The sample project best sellers finds the ten best-selling books in the PUBS database, according to dollar volume rather than the more common "units" measure. The general strategy is:

Calculate the field of interest—in this example, the year-to-date dollar sales for each title. This is calculated by multiplying price by year-to-date sales for each title.
Sort the resulting field (year-to-date dollar sales) descending.
Choose the first ten records.

Finding the maximum or minimum record

This sample project min max demonstrates finding, for each unique value of one field, the record containing the maximum and minimum values for another field. The project finds, for each SALESREP, the record containing the maximum and minimum values for the field AMOUNT.

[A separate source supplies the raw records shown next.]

--- src/rtl/sim_time_gen_pkg.sv ---
// Shared constants for the simulation time base and its status readout.
`ifndef WIDTH_TIME
`define WIDTH_TIME 32
`endif

package sim_time_gen_pkg;

    // Default width of the step index, taken from the global width macro.
    localparam int WIDTH_TIME_DEF = `WIDTH_TIME;

    // Width of the overrun event counter; status readout sizes its field from this.
    localparam int OVR_CNT_W = 16;

    localparam logic [OVR_CNT_W-1:0] OVR_CNT_MAX = {OVR_CNT_W{1'b1}};

endpackage

--- src/rtl/sim_time_gen_if.sv ---
// Step launch / solver handshake and status bundle of the time base.
interface sim_time_gen_if
    import sim_time_gen_pkg::*;
#(
    parameter int WIDTH_TIME = WIDTH_TIME_DEF
);

    logic                  run;
    logic                  step_done;
    logic [WIDTH_TIME-1:0] sim_time;
    logic                  step_start;
    logic                  init_phase;
    logic                  busy;
    logic                  overrun;
    logic [OVR_CNT_W-1:0]  overrun_cnt;
    logic                  halted;

    modport master (
        input  run, step_done,
        output sim_time, step_start, init_phase, busy, overrun, overrun_cnt, halted
    );

    modport slave (
        output run, step_done,
        input  sim_time, step_start, init_phase, busy, overrun, overrun_cnt, halted
    );

endinterface

--- src/rtl/sim_time_gen_step_timer.sv ---
// Modulo-STEP_CYCLES tick counter with synchronous clear and expiry flag.
module step_timer #(
    parameter int STEP_CYCLES = 1000
) (
    input  logic clk,
    input  logic rst_n,
    input  logic clr,
    input  logic en,
    output logic expire
);

    localparam int               CNT_W = $clog2(STEP_CYCLES);
    localparam logic [CNT_W-1:0] LAST  = CNT_W'(STEP_CYCLES - 1);

    logic [CNT_W-1:0] cnt;

    // Count ticks within the current step; clear wins over counting.
    always_ff @(posedge clk) begin
        if (!rst_n) begin
            cnt <= '0;
        end else if (clr) begin
            cnt <= '0;
        end else if (en) begin
            cnt <= (cnt == LAST) ? '0 : cnt + 1'b1;
        end
    end

    assign expire = (cnt == LAST);

endmodule

--- src/rtl/sim_time_gen.sv ---
// Real-time step launcher: paces solver steps, tracks the done handshake,
// flags overruns and reports the initialisation phase.
module sim_time_gen
    import sim_time_gen_pkg::*;
#(
    parameter int WIDTH_TIME  = WIDTH_TIME_DEF,
    parameter int STEP_CYCLES = 1000,
    parameter int INIT_STEPS  = 10000,
    parameter int STOP_TIME   = 0
) (
    input  logic            clk,
    input  logic            rst_n,
    sim_time_gen_if.master  bus
);

    typedef enum logic [1:0] {
        ST_IDLE = 2'd0,
        ST_RUN  = 2'd1,
        ST_HALT = 2'd2
    } state_t;

    state_t                state, state_nxt;
    logic                  expire;
    logic                  timer_en;
    logic                  launch;
    logic                  ovr_evt;
    logic                  stop_hit;
    logic                  launched;
    logic [WIDTH_TIME-1:0] launch_time;

    logic [WIDTH_TIME-1:0] sim_time_q;
    logic                  step_start_q;
    logic                  init_phase_q;
    logic                  busy_q;
    logic                  overrun_q;
    logic [OVR_CNT_W-1:0]  overrun_cnt_q;
    logic                  halted_q;

    function automatic logic [OVR_CNT_W-1:0] sat_inc(input logic [OVR_CNT_W-1:0] v);
        return (v == OVR_CNT_MAX) ? v : v + 1'b1;
    endfunction

    assign timer_en = (state == ST_RUN);

    step_timer #(
        .STEP_CYCLES (STEP_CYCLES)
    ) u_timer (
        .clk    (clk),
        .rst_n  (rst_n),
        .clr    (launch),
        .en     (timer_en),
        .expire (expire)
    );

    // Compare in 64 bits so limits wider than the index never alias.
    assign stop_hit = (STOP_TIME != 0) && (64'(sim_time_q) == 64'(STOP_TIME));

    // FSM state register.
    always_ff @(posedge clk) begin
        if (!rst_n) state <= ST_IDLE;
        else        state <= state_nxt;
    end

    // FSM next-state: stop check takes priority over pausing at expiry.
    always_comb begin
        state_nxt = state;
        case (state)
            ST_IDLE: if (bus.run) state_nxt = ST_RUN;
            ST_RUN: begin
                if (expire) begin
                    if (stop_hit)     state_nxt = ST_HALT;
                    else if (!bus.run) state_nxt = ST_IDLE;
                end
            end
            ST_HALT: state_nxt = ST_HALT;
            default: state_nxt = ST_IDLE;
        endcase
    end

    // FSM outputs: launch decision, index of the launched step, overrun event.
    always_comb begin
        launch      = 1'b0;
        ovr_evt     = 1'b0;
        launch_time = sim_time_q + 1'b1;
        case (state)
            ST_IDLE: begin
                launch = bus.run;
                // The very first step after reset is step 0, resumes continue.
                if (!launched) launch_time = '0;
            end
            ST_RUN: begin
                if (expire) begin
                    // A done pulse coinciding with expiry is still on time.
                    ovr_evt = busy_q && !bus.step_done;
                    launch  = !stop_hit && bus.run;
                end
            end
            default: ;
        endcase
    end

    // Launch bookkeeping, handshake tracking and sticky status flags.
    always_ff @(posedge clk) begin
        if (!rst_n) begin
            sim_time_q    <= '0;
            step_start_q  <= 1'b0;
            init_phase_q  <= 1'b1;
            busy_q        <= 1'b0;
            overrun_q     <= 1'b0;
            overrun_cnt_q <= '0;
            halted_q      <= 1'b0;
            launched      <= 1'b0;
        end else begin
            step_start_q <= launch;
            if (launch) begin
                launched     <= 1'b1;
                sim_time_q   <= launch_time;
                // Once cleared it never returns, even across an index wrap.
                init_phase_q <= init_phase_q && (64'(launch_time) <= 64'(INIT_STEPS));
            end
            if (launch)             busy_q <= 1'b1;
            else if (bus.step_done) busy_q <= 1'b0;
            if (ovr_evt) begin
                overrun_q     <= 1'b1;
                overrun_cnt_q <= sat_inc(overrun_cnt_q);
            end
            if (state == ST_RUN && state_nxt == ST_HALT) halted_q <= 1'b1;
        end
    end

    assign bus.sim_time    = sim_time_q;
    assign bus.step_start  = step_start_q;
    assign bus.init_phase  = init_phase_q;
    assign bus.busy        = busy_q;
    assign bus.overrun     = overrun_q;
    assign bus.overrun_cnt = overrun_cnt_q;
    assign bus.halted      = halted_q;

endmodule

--- src/flat_wrapper.sv ---
// flat-port wrapper written by rule: the top's interface ports become plain ports
module sim_time_gen_flat import sim_time_gen_pkg::*;
#(
    parameter int WIDTH_TIME  = WIDTH_TIME_DEF,
    parameter int STEP_CYCLES = 1000,
    parameter int INIT_STEPS  = 10000,
    parameter int STOP_TIME   = 0
)
  (clk, rst_n, bus_run, bus_step_done, bus_sim_time, bus_step_start, bus_init_phase, bus_busy, bus_overrun, bus_overrun_cnt, bus_halted);
  sim_time_gen_if #(.WIDTH_TIME(WIDTH_TIME)) bus_i ();
  input  logic clk;
  input  logic rst_n;
  input wire logic [$bits(bus_i.run)-1:0] bus_run;
  input wire logic [$bits(bus_i.step_done)-1:0] bus_step_done;
  output wire logic [$bits(bus_i.sim_time)-1:0] bus_sim_time;
  output wire logic [$bits(bus_i.step_start)-1:0] bus_step_start;
  output wire logic [$bits(bus_i.init_phase)-1:0] bus_init_phase;
  output wire logic [$bits(bus_i.busy)-1:0] bus_busy;
  output wire logic [$bits(bus_i.overrun)-1:0] bus_overrun;
  output wire logic [$bits(bus_i.overrun_cnt)-1:0] bus_overrun_cnt;
  output wire logic [$bits(bus_i.halted)-1:0] bus_halted;
  assign bus_i.run = bus_run;
  assign bus_i.step_done = bus_step_done;
  assign bus_sim_time = bus_i.sim_time;
  assign bus_step_start = bus_i.step_start;
  assign bus_init_phase = bus_i.init_phase;
  assign bus_busy = bus_i.busy;
  assign bus_overrun = bus_i.overrun;
  assign bus_overrun_cnt = bus_i.overrun_cnt;
  assign bus_halted = bus_i.halted;
  sim_time_gen #(.WIDTH_TIME(WIDTH_TIME), .STEP_CYCLES(STEP_CYCLES), .INIT_STEPS(INIT_STEPS), .STOP_TIME(STOP_TIME)) u_core (.clk(clk), .rst_n(rst_n), .bus(bus_i));
endmodule
--- config.mk ---
export PLATFORM = sky130hd
export DESIGN_NAME = sim_time_gen_flat
export DESIGN_NICKNAME = d
export VERILOG_FILES = /design/src/rtl/sim_time_gen_pkg.sv /design/src/rtl/sim_time_gen_if.sv /design/src/rtl/sim_time_gen_step_timer.sv /design/src/rtl/sim_time_gen.sv /design/src/flat_wrapper.sv
export SDC_FILE = /design/constraint.sdc
export NUM_CORES = 1
export LEC_CHECK = 0
export CORE_ASPECT_RATIO = 0.8
export CORE_MARGIN = 3
export CORE_UTILIZATION = 30
export CTS_CLUSTER_DIAMETER = 30
export DETAILED_ROUTE_END_ITERATION = 10
export PLACE_DENSITY = 0.53
export SYNTH_ARGS = -nofsm -noshare
export SYNTH_HDL_FRONTEND = slang
export SYNTH_HIERARCHICAL = 1
export SYNTH_SLANG_ARGS = --single-unit
export TNS_END_PERCENT = 30
--- constraint.sdc ---
create_clock -name clk -period 6.62 [get_ports clk]
set_input_delay 0.993 -clock clk [delete_from_list [all_inputs] [get_ports clk]]
set_output_delay 0.993 -clock clk [all_outputs]
set_load 0.005 [all_outputs]
== Word level (Yosys, flattened, before mapping) ==
Cells that the tools add are included.
Storage, ports and cells
  bits in registers: 66
  bits of input ports: 4
Operators by class
  eq/ne operators: 5
  order comparisons: 1
  $add $sub $neg: 3
  multiplexer cells: 13
  bitwise operators: 2
  reductions and logical operators: 8
Operator list (count)
  2-to-1 mux 32 bit: 2
  adder 32 x 1 -> 32 bit (second input constant): 1
  <= comparator 32 x 14 -> 1 bit (second input constant): 1
  adder 16 x 1 -> 16 bit (second input constant): 1
  equality test 16 bit (second input constant): 1
  adder 10 x 1 -> 10 bit (second input constant): 1
  equality test 10 bit (second input constant): 1
  2-to-1 mux 10 bit: 1
  2-to-1 mux 2 bit: 3
  case mux 2 bit (3 select lines): 1
  2-to-1 mux 1 bit: 5
  equality test 2 bit (second input constant): 2
  logical AND 1 bit: 3
  equality test 2 x 1 -> 1 bit (second input constant): 1
  logical NOT 2 bit: 1
  NOT 1 bit: 2
  case mux 1 bit (2 select lines): 1
  AND reduction 2 bit: 1
  nonzero test 2 bit: 1
  OR reduction 2 bit: 1
  logical NOT 1 bit: 1

== Depth between registers and ports, before layout ==
Gate-level depths: netlist (run 1).
  depth in word-level cells: 5
  gate-level depth with buffers: 12

== By module ==
Netlist (run 1), hierarchy kept.
Modules (own cells, without submodules)
  sim_time_gen: cells each 422, area an instance 3308.2 µm², times used 1
  step_timer: cells each 52, area an instance 504.2 µm², times used 1

== Worst setup path after synthesis (run 1) ==
Ideal clock, no wire load.
  kind: register to register
  start: register u_core.sim_time_q[1], in the netlist u_core/bus.sim_time[1]
  end: register u_core.init_phase_q, in the netlist u_core/bus.init_phase
  arrival: 2433 ps
  setup time: 69 ps
  cell stages (with the launch flop): 10
  clock period less this slack: 2502 ps
  slack: 4118 ps
  path buffers: 1
  cell sequence: dfxtp_1 > ha_1 > buf_2 > nand4_1 > nor4_4 > nand3_2 > o41ai_2 > o2111ai_1 > or4_1 > o21ai_1
Between the ends
  longest elaborated chain between the ends: 5
RTL lines
  from (decl): line sim_time_gen.sv:31  | logic [WIDTH_TIME-1:0] sim_time_q;
  from (signal assigned): line sim_time_gen.sv:117  | sim_time_q <= launch_time;
  adder 32 x 1 -> 32 bit (*): line sim_time_gen.sv:84  | launch_time = sim_time_q + 1'b1;
  2-to-1 mux 32 bit: line sim_time_gen.sv:89  | if (!launched) launch_time = '0;
  2-to-1 mux 32 bit (*): line sim_time_gen.sv:85  | case (state)
  <= comparator 32 x 14 -> 1 bit (*): line sim_time_gen.sv:119  | init_phase_q <= init_phase_q && (64'(launch_time) <= 64'(INIT_STEPS));
  logical AND 1 bit (*): line sim_time_gen.sv:119
  to (signal assigned): line sim_time_gen.sv:119
  to (decl): line sim_time_gen.sv:33  | logic init_phase_q;
Every way passes the cells marked *; elsewhere a longest branch is shown, timed or not.
A chain may end at the register's enable or synchronous reset.

== Final worst setup path (run 1) ==
  start: register u_core.sim_time_q[0], in the netlist u_core/bus.sim_time[0]
  end: register u_core.init_phase_q, in the netlist u_core/bus.init_phase
The elaborated chain is that of the path after synthesis.

==> out/metrics.yaml, run 1 <==
status:
  outcome: "complete, no violations"
global_routing:
  grt_max_degree: 59
  grt_usage_pct: 15.1
  gr-total-overflow: 0
  grt_pass1_wl_um: 17700
  antenna_found_initial: 0
  first_global_vias: 3441
power:
  power_mw: 0.914
  internal_power_mw: 0.701
  cellPowerDensity_nw_per_um2: 191
  ir_drop_mv: 0.129
  comb_power_share_pct: 5.5
  p_clk_share_pct: 50.3
  switching_share_pct: 23.2
  switching_power_mw: 0.212
  sequentialPowerShare_pct: 44.2
  p_leak_nw: 1.58
synth:
  synth-main-ff-cell: "dfxtp_1"
  syn-num-nets: 481
  synth_top_area_cell: "dfxtp_1"
  syn_area_per_cell_sq_um: 8.04
  synth_edf_count: 0
  seq_area_frac_synth_pct: 34.7
  synth_top_area_share_pct: 34.7
  yosysMostFrequentCell: "dfxtp_1"
  synth_area_leaders: "dfxtp_1 (35%), and2_1 (5.1%), o21ai_0 (4.7%)"
  synth-seq-cells: 66
  synth_cell_types: 64
  ys_warn_count: 6
  synthArstFlopShare_pct: 0
  synth_area_sq_um: 3810
  synth_common_cells: "dfxtp_1 (66), nand2_1 (42), o21ai_0 (36)"
  synthCells: 474
finish:
  fin_area_sq_um: 4780
  final_net_count: 523
  syn_to_final_growth_pct: 25.4
  fillers: 1223
  drive_above_1_share_pct: 6.72
  num_antenna_cells: 0
placed_design:
  gp_congestion: 0.848
  place_hpwl_um: 7310
  dpl_cell_area_sq_um: 4490
  pre_cts_ws_ns: 2.86
  io_buffers: 56
clocking:
  cts_setup_buffers: 0
  cts_root_buffer: "clkbuf_16"
  clk_path_buf_depth: 2
  postCtsHoldBufs: 0
  cts_tree: "built"
  clock_latency_ns: 0.33
  cts_resized: 0
  cts_made_buffers: 9
  clkTransAtPathRegs_ns: 0.06
  cts_sinks: 66
  h-tree-depth: 3
drt:
  vias: 3638
  final_antenna_net_count: 0
  dr.pass1.iters: 5
  wl_per_cell_um: 15.4
  vias_per_cell: 5.26
  drt-initial-drc-count: 289
  remaining_drc_errors: 0
  drt-total-wl_um: 10600
setup_path:
  crit_fanout: 14
  cp_top_family: "simple AND/OR/NAND/NOR gates"
  end_kind: "flip-flop"
  ff2ff_setup_slack_ns: 3.05
  cp_slowest_stage_delay_ns: 0.71
  rr_worst_depth: 8
  timing_worst_setup_path_type: "flip-flop to flip-flop"
  path_depth: 8
  worst-endpoint-arrival_ns: 3.84
  r2r_start: "u_core/bus.sim_time[0]$_SDFFE_PN0P_"
  cp.required_ns: 6.89
  critPathBufInv: 0
  path_cells: "ha_1, nand4_1, nor4_4, nand3_2, o41ai_2, o2111ai_1, or4_1, o21ai_1"
  r2r-end: "u_core/bus.init_phase$_SDFFE_PN1P_"
  startpoint_type: "flip-flop"
  worst_path_max_delay_cell: "nor4_4"
hold_path:
  min_from: "u_core/bus.halted$_SDFFE_PN0P_"
  hold_path.class: "flip-flop to flip-flop"
  holdPathStages: 1
  hold_path_end: "u_core/bus.halted$_SDFFE_PN0P_"
floorplanning:
  chipWidth_um: 132
  top_level_ports: 57
  core_sq_um: 12300
  rows: 36
  die_y_um: 107
  dieArea_sq_um: 14100
  start_util_pct: 31.0
timing:
  fin_crit_sh_pct: 53.9
  finalHoldViolations: 0
  max_freq_mhz: 280
  relSlewSlack_pct: 36.5
  setup_viol: 0
  maxSlewViolCount: 0
  setup_tns_ns: 0
  tightestPinTransition_ns: 0.944
  rsz0062_at_grt: "no"
  finalCriticalPeriod_ns: 3.57
  clock_skew_ns: 0.00629
  setup_ws_ns: 3.05
job:
  max_cap_violations: 0
worst max path at each step:
stage / startpoint / to / slack [ns]
floorplan: u_core/bus.sim_time[1]$_SDFFE_PN0P_ / u_core/bus.init_phase$_SDFFE_PN1P_ / 4.12
global placement: bus_run / u_core/bus.sim_time[18]$_SDFFE_PN0P_ / 2.87
detailed placement: bus_run / u_core/bus.sim_time[18]$_SDFFE_PN0P_ / 2.86
CTS: u_core/bus.sim_time[0]$_SDFFE_PN0P_ / u_core/bus.init_phase$_SDFFE_PN1P_ / 3.09
global route: u_core/bus.sim_time[0]$_SDFFE_PN0P_ / u_core/bus.init_phase$_SDFFE_PN1P_ / 2.75
finish: u_core/bus.sim_time[0]$_SDFFE_PN0P_ / u_core/bus.init_phase$_SDFFE_PN1P_ / 3.05
cell usage in the layout (no fill, tap or decap), types with 4 or more instances in the layout:
cell,Yosys,layout
or4_1,4,4
a22oi_1,4,4
a31oi_1,4,4
dfxtp_1,66,66
xnor2_1,18,18
inv_1,6,6
a21oi_1,26,26
a21boi_0,9,9
clkdlybuf4s50_1,0,56
nor2b_1,22,22
nand4_1,21,21
nor2_1,31,31
xor2_1,9,9
nor3_1,15,14
and3_1,9,9
clkbuf_16,0,9
and4_1,7,7
or3_1,6,6
o21ai_0,36,36
and2_1,31,31
nand2_1,42,42
nor4_1,6,6
nand3_1,18,18
through the flow:
step | instances | util (%) | hold slack (ns)
6_report | 692 | 38.9 | 0.462
5_1_grt | 692 | 38.9 | 0.493
4_1_cts | 692 | 38.9 | 0.469
3_5_place_dp | 676 | 36.5 | 0.444
3_3_place_gp | 676 | 36.5 | 0.445
2_1_floorplan | 474 | - | 0.426
final cells by class:
| cell class | instances | area, sq um | share of cell area (%) |
|---|---|---|---|
| Clock buffer | 12 | 267 | 5.57 |
| Clock inverter | 4 | 25.0 | 0.523 |
| Inverter | 7 | 26.3 | 0.549 |
| Multi-Input combinational cell | 373 | 2350 | 49.1 |
| Sequential cell | 66 | 1320 | 27.6 |
| Tap cell | 171 | 214 | 4.47 |
| Timing Repair Buffer | 59 | 583 | 12.2 |
logic make-up after synthesis:
group / share of synthesized area [%]
AND/OR/NAND/NOR: 35.7
flip-flops: 34.7
buffers and inverters: 3.94
XOR/XNOR: 6.20
AO/OA/AOI/OAI: 17.8
adder cells (fa/ha/maj): 0.985
multiplexers: 0.788
worst reg2reg max path: stages, from the launching register on:
cell and delay [ns]:
dfxtp_1 0.55, ha_1 0.43, nand4_1 0.30, nor4_4 0.71, nand3_2 0.24, o41ai_2 0.45
o2111ai_1 0.16, or4_1 0.54, o21ai_1 0.14
power groups by stage:
stage                     Clock [mW]  Sequential [mW]  Combinational (mW)
after floorplan                    0            0.411              0.0359
after global placement             0            0.412              0.0501
after detailed placement           0            0.412              0.0509
after CTS                      0.472            0.404              0.0511
after global routing           0.490            0.404              0.0567
final                          0.459            0.404              0.0505
registers in the layout, indices dropped and copies added (netlist names):
name and cells:
u_core/bus.sim_time 32, u_core/bus.overrun_cnt 16, u_core/u_timer/cnt 10, u_core/state 2, u_core/bus.busy 1, u_core/bus.halted 1, u_core/bus.init_phase 1, u_core/bus.overrun 1
u_core/bus.step_start 1, u_core/launched 1
routing by layer:
layer	part of all wire (%)	GRT usage (%)	vias up
met5	0	0	-
met4	1.6	5.25	0
met3	5.0	3.80	15
met2	42	21.9	90
met1	52	21.8	1732
li1	-	-	1801
(Power assumes the default switching activity.)
==> run 2: changes to the inputs <==
--- a/config.mk
+++ b/config.mk
@@ -10,7 +10,7 @@
 export CORE_UTILIZATION = 30
 export CTS_CLUSTER_DIAMETER = 30
 export DETAILED_ROUTE_END_ITERATION = 10
-export PLACE_DENSITY = 0.53
+export PLACE_DENSITY = 0.55
 export SYNTH_ARGS = -nofsm -noshare
 export SYNTH_HDL_FRONTEND = slang
 export SYNTH_HIERARCHICAL = 1
==> constraint.sdc (replaced) <==
create_clock -name clk -period 3.1 [get_ports clk]
set_input_delay 0.465 -clock clk [delete_from_list [all_inputs] [get_ports clk]]
set_output_delay 0.465 -clock clk [all_outputs]
set_load 0.005 [all_outputs]
==> run 2 against run 1 <==
  * Setup slack lost 2.7 ns
  * Global-route usage grew 0.32 points
  * Combinational power grew 140%
  * Clock power grew 110%
  * Sequential power grew 110%
  * Utilization grew 1.2 points
  * Clock-buffer cell count shrank 1
  * Critical path type unchanged
  * Largest power group unchanged
  * Highest routed layer unchanged
==> out/metrics.yaml, run 2 (synthesized netlist as in run 1, its figures left out) <==
clocking:
  cts_setup_buffers: 0
  cts_sinks: 66
  clock_latency_ns: 0.32
  cts_made_buffers: 9
  clkTransAtPathRegs_ns: 0.06
  h-tree-depth: 3
  clk_path_buf_depth: 2
  cts_root_buffer: "clkbuf_16"
  cts_tree: "built"
finish:
  fillers: 1264
  final_cell_mix: "dfxtp_1 (66), clkdlybuf4s50_1 (56), nand2_1 (42)"
  largest_reg_flops: 32
  drive_above_1_share_pct: 10.2
  fin_area_sq_um: 4930
  layout_commonest_cell: "dfxtp_1"
  final_net_count: 542
  num_antenna_cells: 0
  syn_to_final_growth_pct: 29.2
setup_path:
  worst-endpoint-arrival_ns: 3.03
  crit_fanout: 12
  cp.required_ns: 3.34
  timing_worst_setup_path_type: "flip-flop to flip-flop"
  end_kind: "flip-flop"
  startpoint_type: "flip-flop"
placed_design:
  place_hpwl_um: 7650
  dpl_cell_area_sq_um: 4630
  io_buffers: 56
  gp_congestion: 0.854
global_routing:
  antenna_found_initial: 0
  gr-total-overflow: 0
  grt_pass1_wl_um: 18100
  grt_max_degree: 39
  first_global_vias: 3559
  grt_usage_pct: 15.5
timing:
  setup_tns_ns: 0
  finalCriticalPeriod_ns: 2.79
  rsz0062_at_grt: "no"
  relSlewSlack_pct: 57.6
  maxSlewViolCount: 0
  max_freq_mhz: 358
  clock_skew_ns: 0.00675
  finalHoldViolations: 0
  tightestPinTransition_ns: 0.631
  fin_crit_sh_pct: 90.0
  setup_viol: 0
drt:
  remaining_drc_errors: 0
  wl_per_cell_um: 15.0
  dr.pass1.iters: 4
  vias: 3711
  drt-total-wl_um: 10700
  drt-initial-drc-count: 410
  final_antenna_net_count: 0
  vias_per_cell: 5.22
floorplanning:
  start_util_pct: 31.0
  die_y_um: 107
  rows: 36
  core_sq_um: 12300
  chipWidth_um: 132
  top_level_ports: 57
  dieArea_sq_um: 14100
power:
  cellPowerDensity_nw_per_um2: 396
  p_leak_nw: 1.67
  ir_drop_mv: 0.291
hold_path:
  hold_path.class: "flip-flop to flip-flop"
status:
  outcome: "complete, no violations"
job:
  max_cap_violations: 0
run 2: layout make-up:
| cell class | instances | area (sq um) | area share [%] |
|---|---|---|---|
| clock inverter | 5 | 37.5 | 0.762 |
| timing repair buffer | 78 | 726 | 14.7 |
| sequential | 66 | 1320 | 26.8 |
| tap | 171 | 214 | 4.34 |
| inverter | 7 | 26.3 | 0.533 |
| clock buffer | 11 | 253 | 5.13 |
| multi-input combinational | 373 | 2350 | 47.7 |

This is different than finding the minimum and maximum AMOUNT values. That could be done much more easily using the Summarize tool. This finds the entire record that contains the min or max value, something a bit more complex.

The general strategy is:

Sort on the ID field in ascending order, with a secondary sort on the AMOUNT field.
To find the max record, sort descending. To find the min record, sort ascending.
Use the Unique tool to remove duplicate records, specifying the ID field as the group field. This identifies the maximum (or minimum) record for each ID field.

The result? The records containing the largest and smallest sales (in dollar amounts) are displayed for each of five sales representatives.

Obtaining frequency counts

The sample project name frequency produces a frequency count of the incidence of first names and surnames in a name/address file. The general strategy is:

Select the fields of interest.
Count each field of interest in a Summarize tool.
Sort descending on the Count field.

Getting a unique list of values

The sample project unique2 produces a unique list of ZIP Codes found in a mailing list. This technique is useful for basic data-quality assessment. Obtaining a Unique list can give you information about "coverage": Which area codes does my data cover? Which ZIP codes? Which cities?

Assigning custom rankings

Custom ranking levels are useful when you want to map a numeric value (such as a payment amount) onto a finite set of values. For example, suppose you are running a non-profit organization, and wish to rank your donors into four levels:

A = 1–99
B = 100 – 999
C = 1000 – 9999
D = 10000+

The project custom rank uses the Calculate tool and an IF/THEN/ELSE expression to assign the appropriate RANK based on the value of the DONATION field.